Prabowo Janji Turunkan Tarif Listrik Pelanggan 900 VA

CNN Indonesia | Rabu, 10/04/2019 19:13 WIB
Prabowo Janji Turunkan Tarif Listrik Pelanggan 900 VA Ilustrasi listrik. (CNN Indonesia/Adhi Wicaksono).
Jakarta, CNN Indonesia -- Pelanggan listrik rumah tangga golongan 900 Volt-Ampere (VA) nonsubsidi akan menjadi sasaran utama penurunan tarif listrik yang akan dilakukan Prabowo Subianto jika ia terpilih menjadi presiden 2019 hingga 2024 mendatang.

Rencananya, penurunan ini bisa langsung dilakukan hanya dalam jangka waktu 100 hari pertama saat bekerja sebagai kepala negara.

Dengan kata lain, sebanyak 21 juta rumah tangga pengguna listrik dengan daya 900 VA Rumah Tangga Mampu (RTM) akan menikmati penurunan tarif jika Prabowo berkuasa nantinya.

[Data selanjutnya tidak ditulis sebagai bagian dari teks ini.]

--- src/rtl/uart_tx_fifo.sv ---
// -----------------------------------------------------------------------------
// uart_tx_fifo
//   Buffered 8N1/8N2 UART transmitter for the board-level debug/loader path.
//   Bytes are accepted through a req/ack handshake into a small FIFO and are
//   serialized LSB-first at one bit per DIVIDER clock cycles. While bytes are
//   queued, frames are sent back-to-back with no idle gap between them.
//
// Parameters
//   DIVIDER    clock cycles per serial bit (>= 2)
//   FIFO_DEPTH byte queue depth (power of two, >= 2)
//   STOP_BITS  stop bits per frame (1 or 2)
//
// Ports
//   clk_i    in   system clock, all state on the rising edge
//   arst_i   in   asynchronous reset, active-high
//   req_i    in   byte write request
//   data_i   in   byte to send, taken on an edge where req_i & ack_o
//   ack_o    out  FIFO can accept a byte (not full), decoded from the count
//   tx_o     out  serial line, idle high, registered
//   busy_o   out  frame in progress or bytes still queued, registered
//   level_o  out  bytes queued, not counting the byte being shifted out
// -----------------------------------------------------------------------------
module uart_tx_fifo #(
    parameter int DIVIDER    = 868,
    parameter int FIFO_DEPTH = 8,
    parameter int STOP_BITS  = 1
) (
    input  logic                          clk_i,
    input  logic                          arst_i,
    input  logic                          req_i,
    input  logic [7:0]                    data_i,
    output logic                          ack_o,
    output logic                          tx_o,
    output logic                          busy_o,
    output logic [$clog2(FIFO_DEPTH):0]   level_o
);

    localparam int CNT_W = $clog2(DIVIDER);
    localparam int PTR_W = $clog2(FIFO_DEPTH);
    localparam int LVL_W = PTR_W + 1;

    localparam logic [CNT_W-1:0] BAUD_RELOAD = CNT_W'(DIVIDER - 1);
    localparam logic [CNT_W-1:0] BAUD_ZERO   = {CNT_W{1'b0}};
    localparam logic [LVL_W-1:0] LVL_FULL    = LVL_W'(FIFO_DEPTH);
    localparam logic [LVL_W-1:0] LVL_EMPTY   = {LVL_W{1'b0}};
    localparam logic [0:0]       STOP_LAST   = 1'(STOP_BITS - 1);

    localparam logic [1:0] ST_IDLE  = 2'd0;
    localparam logic [1:0] ST_START = 2'd1;
    localparam logic [1:0] ST_DATA  = 2'd2;
    localparam logic [1:0] ST_STOP  = 2'd3;

    // FIFO storage and bookkeeping
    logic [7:0]        mem_r [FIFO_DEPTH];
    logic [PTR_W-1:0]  wr_ptr_r;
    logic [PTR_W-1:0]  rd_ptr_r;
    logic [LVL_W-1:0]  count_r;

    // Serializer state
    logic [1:0]        state_r;
    logic [CNT_W-1:0]  baud_cnt_r;
    logic [2:0]        bit_cnt_r;
    logic [0:0]        stop_cnt_r;
    logic [7:0]        shift_r;
    logic              tx_r;
    logic              busy_r;

    // Next-state values
    logic              push_s;
    logic              pop_s;
    logic              fifo_avail_s;
    logic              baud_done_s;
    logic [7:0]        fifo_head_s;
    logic [LVL_W-1:0]  count_n_s;
    logic [1:0]        state_n_s;
    logic [CNT_W-1:0]  baud_n_s;
    logic [2:0]        bit_n_s;
    logic [0:0]        stop_n_s;
    logic [7:0]        shift_n_s;
    logic              tx_n_s;
    logic              busy_n_s;

    assign ack_o        = (count_r != LVL_FULL);
    assign push_s       = req_i & ack_o;
    assign fifo_avail_s = (count_r != LVL_EMPTY);
    assign fifo_head_s  = mem_r[rd_ptr_r];
    assign baud_done_s  = (baud_cnt_r == BAUD_ZERO);

    assign tx_o    = tx_r;
    assign busy_o  = busy_r;
    assign level_o = count_r;

    // Occupancy update; a push and a pop on the same edge cancel out
    always_comb begin
        count_n_s = count_r;
        case ({push_s, pop_s})
            2'b10:   count_n_s = count_r + LVL_W'(1);
            2'b01:   count_n_s = count_r - LVL_W'(1);
            default: count_n_s = count_r;
        endcase
    end

    // Frame sequencer: start bit, eight data bits LSB-first, stop bit(s)
    always_comb begin
        state_n_s = state_r;
        baud_n_s  = baud_cnt_r;
        bit_n_s   = bit_cnt_r;
        stop_n_s  = stop_cnt_r;
        shift_n_s = shift_r;
        tx_n_s    = tx_r;
        pop_s     = 1'b0;
        case (state_r)
            ST_IDLE: begin
                tx_n_s = 1'b1;
                if (fifo_avail_s) begin
                    pop_s     = 1'b1;
                    shift_n_s = fifo_head_s;
                    baud_n_s  = BAUD_RELOAD;
                    tx_n_s    = 1'b0;
                    state_n_s = ST_START;
                end else begin
                    state_n_s = ST_IDLE;
                end
            end
            ST_START: begin
                if (baud_done_s) begin
                    tx_n_s    = shift_r[0];
                    bit_n_s   = 3'd0;
                    baud_n_s  = BAUD_RELOAD;
                    state_n_s = ST_DATA;
                end else begin
                    baud_n_s  = baud_cnt_r - CNT_W'(1);
                end
            end
            ST_DATA: begin
                if (baud_done_s) begin
                    baud_n_s = BAUD_RELOAD;
                    if (bit_cnt_r == 3'd7) begin
                        tx_n_s    = 1'b1;
                        stop_n_s  = 1'b0;
                        state_n_s = ST_STOP;
                    end else begin
                        // shift_r[1] is the bit that becomes shift_r[0] after this edge
                        shift_n_s = {1'b0, shift_r[7:1]};
                        tx_n_s    = shift_r[1];
                        bit_n_s   = bit_cnt_r + 3'd1;
                    end
                end else begin
                    baud_n_s = baud_cnt_r - CNT_W'(1);
                end
            end
            ST_STOP: begin
                if (baud_done_s) begin
                    baud_n_s = BAUD_RELOAD;
                    if (stop_cnt_r == STOP_LAST) begin
                        // Chain straight into the next start bit when data is waiting
                        if (fifo_avail_s) begin
                            pop_s     = 1'b1;
                            shift_n_s = fifo_head_s;
                            tx_n_s    = 1'b0;
                            state_n_s = ST_START;
                        end else begin
                            tx_n_s    = 1'b1;
                            state_n_s = ST_IDLE;
                        end
                    end else begin
                        stop_n_s = stop_cnt_r + 1'b1;
                    end
                end else begin
                    baud_n_s = baud_cnt_r - CNT_W'(1);
                end
            end
            default: begin
                tx_n_s    = 1'b1;
                state_n_s = ST_IDLE;
            end
        endcase
    end

    // Busy looks ahead so it rises on the push edge and falls with the last stop cycle
    always_comb begin
        busy_n_s = (state_n_s != ST_IDLE) || (count_n_s != LVL_EMPTY);
    end

    // FIFO data array; contents need no reset because count gates every read
    always_ff @(posedge clk_i) begin
        if (push_s) begin
            mem_r[wr_ptr_r] <= data_i;
        end
    end

    // FIFO pointers and occupancy; pointers wrap naturally at the power-of-two depth
    always_ff @(posedge clk_i or posedge arst_i) begin
        if (arst_i) begin
            wr_ptr_r <= {PTR_W{1'b0}};
            rd_ptr_r <= {PTR_W{1'b0}};
            count_r  <= LVL_EMPTY;
        end else begin
            if (push_s) begin
                wr_ptr_r <= wr_ptr_r + PTR_W'(1);
            end
            if (pop_s) begin
                rd_ptr_r <= rd_ptr_r + PTR_W'(1);
            end
            count_r <= count_n_s;
        end
    end

    // Serializer registers; reset drives the line idle high at once
    always_ff @(posedge clk_i or posedge arst_i) begin
        if (arst_i) begin
            state_r    <= ST_IDLE;
            baud_cnt_r <= BAUD_ZERO;
            bit_cnt_r  <= 3'd0;
            stop_cnt_r <= 1'b0;
            shift_r    <= 8'h00;
            tx_r       <= 1'b1;
            busy_r     <= 1'b0;
        end else begin
            state_r    <= state_n_s;
            baud_cnt_r <= baud_n_s;
            bit_cnt_r  <= bit_n_s;
            stop_cnt_r <= stop_n_s;
            shift_r    <= shift_n_s;
            tx_r       <= tx_n_s;
            busy_r     <= busy_n_s;
        end
    end

endmodule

Anggota Tim Ekonomi Badan Pemenangan Nasional (BPN) Anthony Budiawan mengatakan golongan ini diutamakan terlebih dulu mengingat tak semua pelanggan 900 VA-RTM benar-benar merupakan golongan masyarakat mampu. Menurut survei langsung yang dilakukan BPN, pelanggan golongan tersebut masih keberatan jika tarifnya disamakan dengan tarif golongan 1.300 VA ke atas.


"Jadi yang itu diturunkan saja, agar mereka mampu untuk membayar listrik. Kurang lebih begitu," ujar Anthony, Rabu (10/4).

Rencananya, tarif golongan listrik 900 VA nonsubsidi akan diturunkan ke masa sebelum Joko Widodo. Menilik data PT PLN (Persero), tarif listrik rumah tangga 900 VA pada 1 November 2014 tercatat Rp605 per Kilowatt-hour (KWh), sementara tarif listrik bagi golongan 900 VA nonsubsidi saat ini di angka Rp1.352 per KWh.

Artinya, pelanggan listrik golongan tarif 900 VA-RTM nanti bisa mendapatkan pemangkasan tarif mencapai setengahnya.

Pada tahap awal, lanjut Anthony, penurunan tarif akan dilakukan dengan memberikan subsidi kepada PLN. Namun dalam jangka panjang, pemerintahan Prabowo nanti akan meninjau ruang efisiensi yang bisa dilakukan PLN.


"Setidaknya kami akan kembalikan tarif ke awal pemerintahan yang sekarang lah. Konsekuensinya mungkin PLN rugi, tapi tentu harus diberikan subsidi. Tapi kemudian harus dilihat bagaimana PLN bisa efisien sehingga subsidinya bisa dikurangi," papar dia.

Ia menambahkan penurunan tarif listrik adalah perkara yang mudah, mengingat itu murni keputusan politis (political will). "Ya kalau itu (lakukan dalam 100 hari) itu gampang saja sih," papar dia.